Android smartphones developed by Huawei & Honor

The Huawei Nova Y60 is an entry-level smartphone developed by Huawei, announced on August 26, 2021, and the successor to the Huawei Y6p.

In China, the Huawei Enjoy 20 was introduced along with the Huawei Enjoy 20 Plus, with 5G support and a Helio P35 chipset.

The Honor Play 5T Youth was developed and announced on April 20, 2021, by Honor, which features a macro camera, fast charging support up to 22.5W, and a same chipset from the Enjoy 20.

The color options differ from the following models:

- Nova Y60: Crush Green and Black
- Enjoy 20: Dawn Gold, Sakura Snow Clear Sky, Beautiful Forest and Bright Black
- Honor Play 5T Youth: Black and Blue

== Specifications ==

=== Processor ===
The Huawei Y6p and Honor Play 5T Youth are equipped with a MediaTek Helio P35 processor and a PowerVR GE8320 GPU.

The Huawei Enjoy 20 features a MediaTek Dimensity 720 processor with a Mali-G57 MC3 GPU.

=== Battery ===
Both smartphones received a 5000 mAh battery. The Huawei Nova Y60 and Enjoy 20 support 10 W charging, while the Honor Play 5T Youth supports 22.5 W fast charging.

=== Cameras ===
The Huawei Nova Y60 and Enjoy 20 feature a triple main camera setup: 13 MP, f/1.8 (wide-angle) with phase detection autofocus + 5 MP, f/2.2 (ultrawide) + 2 MP, f/2.4 (depth sensor).

The Honor Play 5T Youth features a quad main camera setup: 13 MP, f/1.8 (wide-angle) with phase detection autofocus + 5 MP, f/2.2 (ultrawide) + 2 MP, f/2.4 (macro) + 2 MP, f/2.4 (depth sensor).

The front camera on all models has a resolution of 8 MP with an f/2.0 aperture. Both the main and front cameras are capable of recording video at 1080p@30fps.

=== Display ===
All phones are equipped with a 6.6" IPS LCD with HD+ resolution (1600 × 720, 20:9 aspect ratio), a pixel density of 266 ppi, and a waterdrop notch for the front camera.

=== Storage ===
The storage configuration differs from the model:

- The Huawei Nova Y60 was only sold in 4/64 GB configuration.
- The Enjoy 20 was sold in 6/128 and 8/128 GB configurations.
- The Honor Play 5T Youth was sold in 4/64, 4/128, and 6/128 GB configurations.

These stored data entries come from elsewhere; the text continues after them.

$ cat src/rtl/reg_file_pkg.sv
// reg_file_pkg: shared FSM state encoding for the register file and its clear sequencer.
package reg_file_pkg;
   typedef enum logic {IDLE = 1'b0, CLEAR = 1'b1} state_e;
endpackage

$ cat src/rtl/reg_file_clr_seq.sv
// reg_file_clr_seq: clear-sweep FSM, walks addresses 0..DEPTH-1 one per enabled edge.
module reg_file_clr_seq
   import reg_file_pkg::*;
#(
   parameter int DEPTH = 8,
   parameter int AW    = 3
) (
   input  logic          clk_i,
   input  logic          rst_ni,
   input  logic          cen_i,
   input  logic          clr_i,
   output logic          busy_o,
   output logic          clr_en_o,
   output logic [AW-1:0] clr_addr_o
);
   state_e        state_q, state_d;
   logic [AW-1:0] cnt_q, cnt_d;
   logic          last;
   always_comb begin
      last    = cnt_q == AW'(DEPTH - 1);
      state_d = (state_q == IDLE) ? (clr_i ? CLEAR : IDLE) : (last ? IDLE : CLEAR);
      cnt_d   = (state_q == CLEAR && !last) ? cnt_q + 1'b1 : '0;
   end
   always_ff @(posedge clk_i or negedge rst_ni)
      if (!rst_ni) begin
         state_q <= IDLE;
         cnt_q   <= '0;
      end else if (cen_i) begin
         state_q <= state_d;
         cnt_q   <= cnt_d;
      end
   assign busy_o     = state_q == CLEAR;
   assign clr_en_o   = busy_o;
   assign clr_addr_o = cnt_q;
endmodule

$ cat src/rtl/reg_file.sv
// reg_file: DEPTH x WIDTH register file, two registered read ports with write-first bypass,
// optional hard-wired zero register and a multi-cycle clear sweep.
module reg_file
   import reg_file_pkg::*;
#(
   parameter int WIDTH    = 8,
   parameter int DEPTH    = 8,
   parameter int ZERO_REG = 1,
   localparam int AW      = $clog2(DEPTH)
) (
   input  logic             clk_i,
   input  logic             rst_ni,
   input  logic             cen_i,
   input  logic             wr_en_i,
   input  logic [AW-1:0]    wr_addr_i,
   input  logic [WIDTH-1:0] wr_data_i,
   input  logic [AW-1:0]    rd_addr_a_i,
   input  logic [AW-1:0]    rd_addr_b_i,
   input  logic             clr_i,
   output logic [WIDTH-1:0] out_a_o,
   output logic [WIDTH-1:0] out_b_o,
   output logic             busy_o
);
   logic [WIDTH-1:0] mem_q [DEPTH];
   logic [WIDTH-1:0] mem_d [DEPTH];
   logic [WIDTH-1:0] out_a_q, out_a_d, out_b_q, out_b_d;
   logic             clr_en, wr_ok;
   logic [AW-1:0]    clr_addr;

   reg_file_clr_seq #(.DEPTH(DEPTH), .AW(AW)) u_clr_seq (
      .clk_i      (clk_i),
      .rst_ni     (rst_ni),
      .cen_i      (cen_i),
      .clr_i      (clr_i),
      .busy_o     (busy_o),
      .clr_en_o   (clr_en),
      .clr_addr_o (clr_addr)
   );

   // Out-of-range and (optionally) zero addresses neither store nor read back.
   function automatic logic valid(input logic [AW-1:0] a);
      return ({1'b0, a} < (AW + 1)'(DEPTH)) && !(ZERO_REG != 0 && a == '0);
   endfunction

   function automatic logic [WIDTH-1:0] rd_val(input logic [AW-1:0] a, input logic [WIDTH-1:0] m,
                                               input logic wok, input logic [AW-1:0] wa,
                                               input logic [WIDTH-1:0] wd);
      return !valid(a) ? '0 : (wok && wa == a) ? wd : m;
   endfunction

   always_comb begin
      wr_ok   = wr_en_i && !busy_o && valid(wr_addr_i);
      mem_d   = mem_q;
      if (clr_en) mem_d[clr_addr] = '0;
      if (wr_ok) mem_d[wr_addr_i] = wr_data_i;
      out_a_d = busy_o ? '0 : rd_val(rd_addr_a_i, mem_q[rd_addr_a_i], wr_ok, wr_addr_i, wr_data_i);
      out_b_d = busy_o ? '0 : rd_val(rd_addr_b_i, mem_q[rd_addr_b_i], wr_ok, wr_addr_i, wr_data_i);
   end

   always_ff @(posedge clk_i or negedge rst_ni)
      if (!rst_ni) begin
         mem_q   <= '{default: '0};
         out_a_q <= '0;
         out_b_q <= '0;
      end else if (cen_i) begin
         mem_q   <= mem_d;
         out_a_q <= out_a_d;
         out_b_q <= out_b_d;
      end

   assign out_a_o = out_a_q;
   assign out_b_o = out_b_q;
endmodule

$ cat config.mk
export PLATFORM = sky130hd
export DESIGN_NAME = reg_file
export DESIGN_NICKNAME = d
export VERILOG_FILES = /design/src/rtl/reg_file_pkg.sv /design/src/rtl/reg_file_clr_seq.sv /design/src/rtl/reg_file.sv
export SDC_FILE = /design/constraint.sdc
export NUM_CORES = 1
export LEC_CHECK = 0
export ABC_AREA = 1
export CAP_MARGIN = 5
export CELL_PAD_IN_SITES_DETAIL_PLACEMENT = 1
export CELL_PAD_IN_SITES_GLOBAL_PLACEMENT = 2
export CORE_UTILIZATION = 33
export CTS_CLUSTER_SIZE = 25
export DETAILED_ROUTE_END_ITERATION = 16
export PLACE_DENSITY_LB_ADDON = 0.1
export SYNTH_ARGS = -nofsm -noshare
export SYNTH_HDL_FRONTEND = slang
export SYNTH_SLANG_ARGS = --single-unit
$ cat constraint.sdc
create_clock -name clk_i -period 1.5 [get_ports clk_i]
set_input_delay 0.225 -clock clk_i [delete_from_list [all_inputs] [get_ports clk_i]]
set_output_delay 0.225 -clock clk_i [all_outputs]
set_load 0.02 [all_outputs]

It is expandable up to 512 GB with the MicroSD memory card.

=== Software ===
The Huawei Nova Y60 was released with EMUI 10, the Enjoy 20 with EMUI 10.1, and the Honor Play 5T Youth with Magic UI 4.0. On all three models, the interface is based on Android 10. Additionally, all models lack Google Play Services; while they are missing from Huawei due to sanctions, they are absent from the Honor Play 5T Youth because it is sold exclusively in China.

The Huawei Enjoy 20 was updated to HarmonyOS 3.